France also kept two additional former enclaves: in the Haut-Rhin, the Republic of Mulhouse, which had been affiliated to the Helvetic Confederation since 1515 and thus no longer in the Holy Roman Empire since 1648, had voted in favour of its reunion to France in 1798; and in Vaucluse, Avignon and the Comtat Venaissin, which had been property of the Holy See since 1274, was unilaterally annexed in 1791 and subsequently recognised as such by the Pope in the Treaty of Tolentino in 1797.

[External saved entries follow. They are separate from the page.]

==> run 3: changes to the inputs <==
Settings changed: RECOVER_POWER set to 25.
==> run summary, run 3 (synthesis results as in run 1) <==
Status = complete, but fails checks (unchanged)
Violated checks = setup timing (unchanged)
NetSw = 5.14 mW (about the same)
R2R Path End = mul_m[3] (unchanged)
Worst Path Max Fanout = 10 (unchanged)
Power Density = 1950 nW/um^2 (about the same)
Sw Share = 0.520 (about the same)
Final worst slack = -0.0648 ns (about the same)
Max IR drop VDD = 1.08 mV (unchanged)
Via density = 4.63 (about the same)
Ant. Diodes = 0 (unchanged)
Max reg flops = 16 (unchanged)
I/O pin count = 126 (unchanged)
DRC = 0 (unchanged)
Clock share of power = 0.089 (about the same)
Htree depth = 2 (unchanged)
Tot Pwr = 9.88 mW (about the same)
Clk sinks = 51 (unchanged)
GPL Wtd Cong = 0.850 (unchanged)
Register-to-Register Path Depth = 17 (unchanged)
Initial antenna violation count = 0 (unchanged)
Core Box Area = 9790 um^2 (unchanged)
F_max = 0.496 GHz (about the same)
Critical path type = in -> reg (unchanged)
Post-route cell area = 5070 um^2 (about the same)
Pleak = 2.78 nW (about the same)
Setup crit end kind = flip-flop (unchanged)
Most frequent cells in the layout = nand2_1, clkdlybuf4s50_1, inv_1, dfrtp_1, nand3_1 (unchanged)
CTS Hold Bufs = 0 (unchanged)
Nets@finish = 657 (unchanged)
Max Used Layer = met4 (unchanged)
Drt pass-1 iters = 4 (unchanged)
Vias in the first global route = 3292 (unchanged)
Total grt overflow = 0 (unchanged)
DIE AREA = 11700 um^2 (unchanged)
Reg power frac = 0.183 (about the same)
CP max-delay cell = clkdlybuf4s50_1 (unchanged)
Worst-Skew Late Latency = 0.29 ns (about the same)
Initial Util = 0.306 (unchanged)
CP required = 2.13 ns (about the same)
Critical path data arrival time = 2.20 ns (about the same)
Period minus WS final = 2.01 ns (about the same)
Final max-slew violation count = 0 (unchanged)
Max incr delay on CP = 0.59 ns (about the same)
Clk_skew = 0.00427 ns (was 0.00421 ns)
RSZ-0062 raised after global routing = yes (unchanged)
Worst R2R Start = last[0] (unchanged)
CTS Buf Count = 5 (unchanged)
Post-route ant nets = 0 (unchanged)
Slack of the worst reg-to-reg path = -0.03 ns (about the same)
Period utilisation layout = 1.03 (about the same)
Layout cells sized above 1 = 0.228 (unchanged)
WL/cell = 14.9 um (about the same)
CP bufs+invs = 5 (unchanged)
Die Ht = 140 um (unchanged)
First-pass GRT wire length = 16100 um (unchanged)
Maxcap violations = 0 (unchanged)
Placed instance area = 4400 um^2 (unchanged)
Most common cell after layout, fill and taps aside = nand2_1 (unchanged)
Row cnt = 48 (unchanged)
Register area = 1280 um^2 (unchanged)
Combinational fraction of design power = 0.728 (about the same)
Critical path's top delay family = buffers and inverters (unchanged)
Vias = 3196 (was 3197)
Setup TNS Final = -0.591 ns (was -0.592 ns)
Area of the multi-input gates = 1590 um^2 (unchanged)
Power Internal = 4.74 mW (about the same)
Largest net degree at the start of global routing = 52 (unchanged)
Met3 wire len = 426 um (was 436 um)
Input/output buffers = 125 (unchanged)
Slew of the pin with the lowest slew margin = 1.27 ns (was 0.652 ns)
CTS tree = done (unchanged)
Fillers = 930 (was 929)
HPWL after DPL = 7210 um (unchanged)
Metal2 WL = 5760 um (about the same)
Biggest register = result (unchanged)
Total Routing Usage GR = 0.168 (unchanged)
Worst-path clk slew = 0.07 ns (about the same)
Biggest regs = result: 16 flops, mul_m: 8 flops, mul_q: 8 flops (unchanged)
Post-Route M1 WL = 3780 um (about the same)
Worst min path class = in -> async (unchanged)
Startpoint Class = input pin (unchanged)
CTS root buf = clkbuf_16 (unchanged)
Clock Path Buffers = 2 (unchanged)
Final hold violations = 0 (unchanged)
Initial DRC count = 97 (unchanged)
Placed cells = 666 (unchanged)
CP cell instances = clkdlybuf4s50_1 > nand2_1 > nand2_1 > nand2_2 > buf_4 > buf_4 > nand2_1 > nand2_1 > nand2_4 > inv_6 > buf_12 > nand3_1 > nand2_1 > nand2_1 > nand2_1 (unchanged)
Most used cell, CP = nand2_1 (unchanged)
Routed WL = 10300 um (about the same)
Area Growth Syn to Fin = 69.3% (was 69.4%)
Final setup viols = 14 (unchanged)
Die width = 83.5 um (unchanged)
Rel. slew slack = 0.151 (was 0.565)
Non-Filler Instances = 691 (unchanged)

=== Intervention of France in Italian unification ===

Map charting the course of Italian unification. The striped areas were passed from the Kingdom of Sardinia to the Second French Empire in 1860, in exchange for helping Sardinia expel Austria from Lombardy

 In 1858, minister of the Estates of Savoy Camillo Cavour promised Emperor Napoleon III the Duchy of Savoy and the county of Nice, in exchange for French help in driving the Austrians out of Italy (which was part of the wider struggle to unify the Italian states). Following French-Sardinian victories over Austria at Magneta and Solferino the following year, Austria ceded Lombardy to France, who immediately exchanged it with Sardinia for Savoy and Nice, as had been agreed. These acquisitions, ratified by the Treaty of Turin, represent by far the most significant additions to France's territory since the Revolution.

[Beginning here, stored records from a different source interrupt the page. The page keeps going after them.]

<file path="config.mk">
export PLATFORM = sky130hd
export DESIGN_NAME = lane_occupancy_counter
export DESIGN_NICKNAME = d
export VERILOG_FILES = /design/src/rtl/lane_occupancy_counter.sv
export SDC_FILE = /design/constraint.sdc
export NUM_CORES = 1
export LEC_CHECK = 0
export BUFFER_PORTS_ARGS = -buffer_cell sky130_fd_sc_hd__clkbuf_2
export CAP_MARGIN = 20
export CORE_AREA = 4 4 176 178
export CTS_BUF_LIST = sky130_fd_sc_hd__clkbuf_4 sky130_fd_sc_hd__clkbuf_8
export DETAILED_ROUTE_END_ITERATION = 8
export DIE_AREA = 0 0 180 182
export GPL_TIMING_DRIVEN = 0
export PLACE_DENSITY_LB_ADDON = 0.1
export SLEW_MARGIN = 20
export SYNTH_ARGS = -nofsm -noshare
export SYNTH_HDL_FRONTEND = slang
export SYNTH_SLANG_ARGS = --single-unit
</file>
<file path="constraint.sdc">
create_clock -name clk -period 5.7 [get_ports clk]
set_clock_uncertainty 0.05 [all_clocks]
set_input_delay 0.57 -clock clk [delete_from_list [all_inputs] [get_ports clk]]
set_output_delay 0.57 -clock clk [all_outputs]
set_load 0.02 [all_outputs]
</file>
===== src/rtl/iexecute.sv =====
// -----------------------------------------------------------------------------
// iexecute -- execute stage of the 5-stage RISC-V pipeline.
//
// Selects forwarded operands, runs the ALU, resolves branches/jumps and owns
// the EX/MEM pipeline register. When the EX_MUL_EN macro is defined, an
// iterative shift-add multiplier (one multiplier bit per cycle) handles
// ALUControlE = 110 and raises BusyE so the hazard unit stalls IF/ID/EX.
// With EX_MUL_EN undefined, 110 produces 0 in one cycle and BusyE is 0.
//
// Ports:
//   clk, reset (async, active-low)
//   *E control/operands   : ID/EX register outputs
//   ForwardAE/ForwardBE   : 00 RDxE, 01 ResultW, 10 ALUResultM, 11 as 00
//   ResultW               : writeback value for forwarding
//   PCSrcE, PCTargetE     : fetch redirect and target (PCE + ImmExtE)
//   BusyE                 : stall request while the multiplier runs
//   *M outputs            : EX/MEM register contents
// -----------------------------------------------------------------------------
module iexecute #(
   parameter int XLEN       = 32,
   parameter int MUL_CYCLES = 32
) (
   input  logic            clk,
   input  logic            reset,
   input  logic            RegWriteE,
   input  logic            MemWriteE,
   input  logic            JumpE,
   input  logic            BranchE,
   input  logic            ALUSrcE,
   input  logic [1:0]      ResultSrcE,
   input  logic [2:0]      ALUControlE,
   input  logic [4:0]      RdE,
   input  logic [4:0]      Rs1E,
   input  logic [4:0]      Rs2E,
   input  logic [XLEN-1:0] RD1E,
   input  logic [XLEN-1:0] RD2E,
   input  logic [XLEN-1:0] PCE,
   input  logic [XLEN-1:0] ImmExtE,
   input  logic [XLEN-1:0] PCPlus4E,
   input  logic [1:0]      ForwardAE,
   input  logic [1:0]      ForwardBE,
   input  logic [XLEN-1:0] ResultW,
   output logic            PCSrcE,
   output logic [XLEN-1:0] PCTargetE,
   output logic            BusyE,
   output logic            RegWriteM,
   output logic            MemWriteM,
   output logic [1:0]      ResultSrcM,
   output logic [4:0]      RdM,
   output logic [XLEN-1:0] ALUResultM,
   output logic [XLEN-1:0] WriteDataM,
   output logic [XLEN-1:0] PCPlus4M
);

   // Register indices are consumed by the hazard unit, not here.
   logic unused_ok;
   assign unused_ok = ^{Rs1E, Rs2E};

   logic            reg_write_m_q,  reg_write_m_d;
   logic            mem_write_m_q,  mem_write_m_d;
   logic [1:0]      result_src_m_q, result_src_m_d;
   logic [4:0]      rd_m_q,         rd_m_d;
   logic [XLEN-1:0] alu_result_m_q, alu_result_m_d;
   logic [XLEN-1:0] write_data_m_q, write_data_m_d;
   logic [XLEN-1:0] pc_plus4_m_q,   pc_plus4_m_d;

   logic [XLEN-1:0] src_a_e;
   logic [XLEN-1:0] src_b_e;
   logic [XLEN-1:0] write_data_e;
   logic [XLEN-1:0] alu_core_e;
   logic [XLEN-1:0] alu_result_e;
   logic            zero_e;
   logic            busy_e;

   // Operand forwarding; 11 falls back to the register-file value.
   always_comb begin
      case (ForwardAE)
         2'b01:   src_a_e = ResultW;
         2'b10:   src_a_e = alu_result_m_q;
         default: src_a_e = RD1E;
      endcase
      case (ForwardBE)
         2'b01:   write_data_e = ResultW;
         2'b10:   write_data_e = alu_result_m_q;
         default: write_data_e = RD2E;
      endcase
      src_b_e = ALUSrcE ? ImmExtE : write_data_e;
   end

   // Single-cycle ALU; mul (110) is handled by the multiplier when present.
   always_comb begin
      alu_core_e = '0;
      case (ALUControlE)
         3'b000:  alu_core_e = src_a_e + src_b_e;
         3'b001:  alu_core_e = src_a_e - src_b_e;
         3'b010:  alu_core_e = src_a_e & src_b_e;
         3'b011:  alu_core_e = src_a_e | src_b_e;
         3'b101:  alu_core_e = {{(XLEN-1){1'b0}}, ($signed(src_a_e) < $signed(src_b_e))};
         default: alu_core_e = '0;
      endcase
   end

`ifdef EX_MUL_EN
   localparam int CNT_W = $clog2(MUL_CYCLES + 1);

   typedef enum logic [1:0] {
      S_IDLE = 2'd0,
      S_BUSY = 2'd1,
      S_DONE = 2'd2
   } state_t;

   state_t          state_q, state_d;
   logic [XLEN-1:0] mul_a_q, mul_a_d;
   logic [XLEN-1:0] mul_b_q, mul_b_d;
   logic [XLEN-1:0] acc_q,   acc_d;
   logic [CNT_W-1:0] cnt_q,  cnt_d;
   logic            busy_c;

   // Operands are captured at issue because ResultW/ALUResultM move during
   // the stall. Each BUSY step adds the shifted multiplicand when the current
   // multiplier LSB is set; only the low XLEN bits are kept.
   always_comb begin
      state_d      = state_q;
      mul_a_d      = mul_a_q;
      mul_b_d      = mul_b_q;
      acc_d        = acc_q;
      cnt_d        = cnt_q;
      busy_c       = 1'b0;
      alu_result_e = alu_core_e;
      case (state_q)
         S_IDLE: begin
            if (ALUControlE == 3'b110) begin
               busy_c  = 1'b1;
               mul_a_d = src_a_e;
               mul_b_d = src_b_e;
               acc_d   = '0;
               cnt_d   = '0;
               state_d = S_BUSY;
            end
         end
         S_BUSY: begin
            busy_c  = 1'b1;
            acc_d   = acc_q + (mul_b_q[0] ? mul_a_q : '0);
            mul_a_d = mul_a_q << 1;
            mul_b_d = mul_b_q >> 1;
            cnt_d   = cnt_q + CNT_W'(1);
            if (cnt_q == CNT_W'(MUL_CYCLES - 1)) begin
               state_d = S_DONE;
            end
         end
         S_DONE: begin
            alu_result_e = acc_q;
            state_d      = S_IDLE;
         end
         default: state_d = S_IDLE;
      endcase
   end

   always_ff @(posedge clk or negedge reset) begin
      if (!reset) begin
         state_q <= S_IDLE;
         mul_a_q <= '0;
         mul_b_q <= '0;
         acc_q   <= '0;
         cnt_q   <= '0;
      end else begin
         state_q <= state_d;
         mul_a_q <= mul_a_d;
         mul_b_q <= mul_b_d;
         acc_q   <= acc_d;
         cnt_q   <= cnt_d;
      end
   end

   // While reset is held the FSM is IDLE, so a pending mul must not stall.
   assign busy_e = reset & busy_c;
`else
   localparam int unused_mul_cycles = MUL_CYCLES;

   assign alu_result_e = alu_core_e;
   assign busy_e       = 1'b0;
`endif

   assign zero_e    = (alu_result_e == '0);
   assign PCTargetE = PCE + ImmExtE;
   // No redirect while a multiply is being issued or iterated.
   assign PCSrcE    = reset & ~busy_e & (JumpE | (BranchE & zero_e));
   assign BusyE     = busy_e;

   // EX/MEM register input: a bubble while the multiplier holds the stage.
   always_comb begin
      reg_write_m_d  = 1'b0;
      mem_write_m_d  = 1'b0;
      result_src_m_d = '0;
      rd_m_d         = '0;
      alu_result_m_d = '0;
      write_data_m_d = '0;
      pc_plus4_m_d   = '0;
      if (!busy_e) begin
         reg_write_m_d  = RegWriteE;
         mem_write_m_d  = MemWriteE;
         result_src_m_d = ResultSrcE;
         rd_m_d         = RdE;
         alu_result_m_d = alu_result_e;
         write_data_m_d = write_data_e;
         pc_plus4_m_d   = PCPlus4E;
      end
   end

   always_ff @(posedge clk or negedge reset) begin
      if (!reset) begin
         reg_write_m_q  <= 1'b0;
         mem_write_m_q  <= 1'b0;
         result_src_m_q <= '0;
         rd_m_q         <= '0;
         alu_result_m_q <= '0;
         write_data_m_q <= '0;
         pc_plus4_m_q   <= '0;
      end else begin
         reg_write_m_q  <= reg_write_m_d;
         mem_write_m_q  <= mem_write_m_d;
         result_src_m_q <= result_src_m_d;
         rd_m_q         <= rd_m_d;
         alu_result_m_q <= alu_result_m_d;
         write_data_m_q <= write_data_m_d;
         pc_plus4_m_q   <= pc_plus4_m_d;
      end
   end

   assign RegWriteM  = reg_write_m_q;
   assign MemWriteM  = mem_write_m_q;
   assign ResultSrcM = result_src_m_q;
   assign RdM        = rd_m_q;
   assign ALUResultM = alu_result_m_q;
   assign WriteDataM = write_data_m_q;
   assign PCPlus4M   = pc_plus4_m_q;

endmodule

The independent principality of Monaco, which had previously been surrounded by the Kingdom of Sardinia (and had been a Sardinian protectorate since 1815) was now surrounded by France. Shortly after the Sardinians left the area the inhabitants of two towns within the principality, Roquebrune and Menton, chose by referendum to be joined with the County of Nice and with France. On 2 February 1861, Prince Charles III of Monaco and Napoleon III signed a treaty at Paris by which, in exchange for 4,000,000 francs, the prince and his successors would renounce in perpetuity, in favour of the Emperor of the French, all rights direct and indirect on these two communes.

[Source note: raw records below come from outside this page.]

File: src/rtl/vga_fb_arbiter.sv
// Single-port framebuffer RAM arbiter: scanout reads win, then the clear sweep, then buffered game writes.
// Reads return one cycle later and are forwarded from the write buffer so scanout never sees stale cells.
module vga_fb_arbiter #(
  parameter int ADDR_W     = 12,
  parameter int DATA_W     = 3,
  parameter int FIFO_DEPTH = 4
) (
  input  logic              clk,
  input  logic              rst,
  input  logic              scan_req,
  input  logic [ADDR_W-1:0] scan_addr,
  output logic              scan_valid,
  output logic [DATA_W-1:0] scan_data,
  input  logic              wr_req,
  input  logic [ADDR_W-1:0] wr_addr,
  input  logic [DATA_W-1:0] wr_data,
  output logic              wr_ready,
  input  logic              clr_req,
  output logic              clr_busy,
  output logic              mem_en,
  output logic              mem_we,
  output logic [ADDR_W-1:0] mem_addr,
  output logic [DATA_W-1:0] mem_wdata,
  input  logic [DATA_W-1:0] mem_rdata,
  output logic              ovf
);

  localparam int PTR_W = (FIFO_DEPTH > 1) ? $clog2(FIFO_DEPTH) : 1;
  localparam int CNT_W = $clog2(FIFO_DEPTH + 1);
  localparam logic [CNT_W-1:0]  DEPTH_C   = CNT_W'(FIFO_DEPTH);
  localparam logic [ADDR_W-1:0] LAST_ADDR = '1;

  typedef enum logic {S_IDLE, S_CLEAR} state_t;

  state_t              r_state;
  logic                r_clr_busy;
  logic                r_clr_pend;
  logic [ADDR_W-1:0]   r_clr_cnt;

  logic [ADDR_W-1:0]   r_fifo_addr [FIFO_DEPTH];
  logic [DATA_W-1:0]   r_fifo_data [FIFO_DEPTH];
  logic [PTR_W-1:0]    r_wr_ptr;
  logic [PTR_W-1:0]    r_rd_ptr;
  logic [CNT_W-1:0]    r_count;

  logic                r_scan_valid;
  logic                r_fwd_hit;
  logic [DATA_W-1:0]   r_fwd_data;
  logic                r_ovf;

  logic                w_fifo_empty;
  logic                w_fifo_full;
  logic                w_enq;
  logic                w_deq;
  logic                w_clr_step;
  logic                w_fwd_hit;
  logic [DATA_W-1:0]   w_fwd_data;

  function automatic logic [PTR_W-1:0] next_ptr(input logic [PTR_W-1:0] p);
    if (int'(p) == FIFO_DEPTH - 1) return '0;
    return p + 1'b1;
  endfunction

  function automatic logic [PTR_W-1:0] slot_of(input logic [PTR_W-1:0] rd, input int age);
    int s;
    s = (int'(rd) + age) % FIFO_DEPTH;
    return PTR_W'(s);
  endfunction

  assign w_fifo_empty = (r_count == '0);
  assign w_fifo_full  = (r_count == DEPTH_C);
  assign wr_ready     = !w_fifo_full && !r_clr_busy;
  assign w_enq        = wr_req && wr_ready;
  assign w_clr_step   = (r_state == S_CLEAR) && !scan_req;
  // Buffered writes only reach RAM outside a clear; the FIFO is always empty during one anyway.
  assign w_deq        = !w_fifo_empty && !scan_req && (r_state == S_IDLE);

  assign clr_busy   = r_clr_busy;
  assign ovf        = r_ovf;
  assign scan_valid = r_scan_valid;
  assign scan_data  = r_scan_valid ? (r_fwd_hit ? r_fwd_data : mem_rdata) : '0;

  always_comb begin
    mem_en    = 1'b0;
    mem_we    = 1'b0;
    mem_addr  = '0;
    mem_wdata = '0;
    if (scan_req) begin
      mem_en   = 1'b1;
      mem_addr = scan_addr;
    end else if (w_clr_step) begin
      mem_en   = 1'b1;
      mem_we   = 1'b1;
      mem_addr = r_clr_cnt;
    end else if (w_deq) begin
      mem_en    = 1'b1;
      mem_we    = 1'b1;
      mem_addr  = r_fifo_addr[r_rd_ptr];
      mem_wdata = r_fifo_data[r_rd_ptr];
    end
  end

  // Walk oldest to newest so the last match left standing is the newest one.
  always_comb begin
    w_fwd_hit  = 1'b0;
    w_fwd_data = '0;
    for (int i = 0; i < FIFO_DEPTH; i++) begin
      if ((CNT_W'(i) < r_count) && (r_fifo_addr[slot_of(r_rd_ptr, i)] == scan_addr)) begin
        w_fwd_hit  = 1'b1;
        w_fwd_data = r_fifo_data[slot_of(r_rd_ptr, i)];
      end
    end
  end

  always_ff @(posedge clk) begin
    if (w_enq) begin
      r_fifo_addr[r_wr_ptr] <= wr_addr;
      r_fifo_data[r_wr_ptr] <= wr_data;
    end
  end

  always_ff @(posedge clk or negedge rst) begin
    if (!rst) begin
      r_wr_ptr <= '0;
      r_rd_ptr <= '0;
      r_count  <= '0;
    end else begin
      if (w_enq) r_wr_ptr <= next_ptr(r_wr_ptr);
      if (w_deq) r_rd_ptr <= next_ptr(r_rd_ptr);
      case ({w_enq, w_deq})
        2'b10:   r_count <= r_count + 1'b1;
        2'b01:   r_count <= r_count - 1'b1;
        default: r_count <= r_count;
      endcase
    end
  end

  always_ff @(posedge clk or negedge rst) begin
    if (!rst) begin
      r_scan_valid <= 1'b0;
      r_fwd_hit    <= 1'b0;
      r_fwd_data   <= '0;
      r_ovf        <= 1'b0;
    end else begin
      r_scan_valid <= scan_req;
      r_fwd_hit    <= scan_req && w_fwd_hit;
      r_fwd_data   <= w_fwd_data;
      if (wr_req && !wr_ready) r_ovf <= 1'b1;
    end
  end

  // A clear starts only once nothing is buffered, so it cannot overwrite a newer game write.
  always_ff @(posedge clk or negedge rst) begin
    if (!rst) begin
      r_state    <= S_IDLE;
      r_clr_busy <= 1'b0;
      r_clr_pend <= 1'b0;
      r_clr_cnt  <= '0;
    end else begin
      case (r_state)
        S_IDLE: begin
          if ((clr_req || r_clr_pend) && w_fifo_empty && !w_enq) begin
            r_state    <= S_CLEAR;
            r_clr_busy <= 1'b1;
            r_clr_pend <= 1'b0;
            r_clr_cnt  <= '0;
          end else if (clr_req) begin
            r_clr_pend <= 1'b1;
          end
        end
        S_CLEAR: begin
          if (w_clr_step) begin
            if (r_clr_cnt == LAST_ADDR) begin
              r_state    <= S_IDLE;
              r_clr_busy <= 1'b0;
              r_clr_cnt  <= '0;
            end else begin
              r_clr_cnt <= r_clr_cnt + 1'b1;
            end
          end
        end
        default: begin
          r_state    <= S_IDLE;
          r_clr_busy <= 1'b0;
        end
      endcase
    end
  end

endmodule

=== Alsace-Lorraine: contention between France and Germany ===
Following the defeat of the Second French Empire in the Franco-Prussian War and the ratification of the Treaty of Frankfurt in 1871, all of Alsace except the French-speaking Territory of Belfort, was annexed by the new German Empire, along with the districts of Sarreguemines and Metz, and large parts of the districts of Sarrebourg, Château-Salins and Briey in Lorraine. Together with the cantons of Saales and Schirmeck in the Vosges, this constituted a total of 1,694 communes and 1,597,000 inhabitants, over an area of 1,447,000 hectares, which was reorganised into the territory of Elsaß-Lothringen. The new border between Germany and France was drawn along largely ethnic and linguistic lines, with the mostly French-speaking Metz area the notable exception.

All these territories would be recovered at the end of the First World War, by Article 27 of the Treaty of Versailles.

Alsace and Lorraine were annexed by Germany again in 1940. Unlike the rest of occupied France and the unoccupied so-called "Free France" (Vichy France) – which became a Nazi puppet state – Alsace-Lorraine was formally incorporated into the Third Reich. It was returned to France once again after World War II.

=== Since World War II ===
In the Treaty of Paris in 1947, France gained approximately 700 km^{2} of territory from Italy, spread over the departments of the Alpes-Maritimes, Hautes-Alpes and Savoie.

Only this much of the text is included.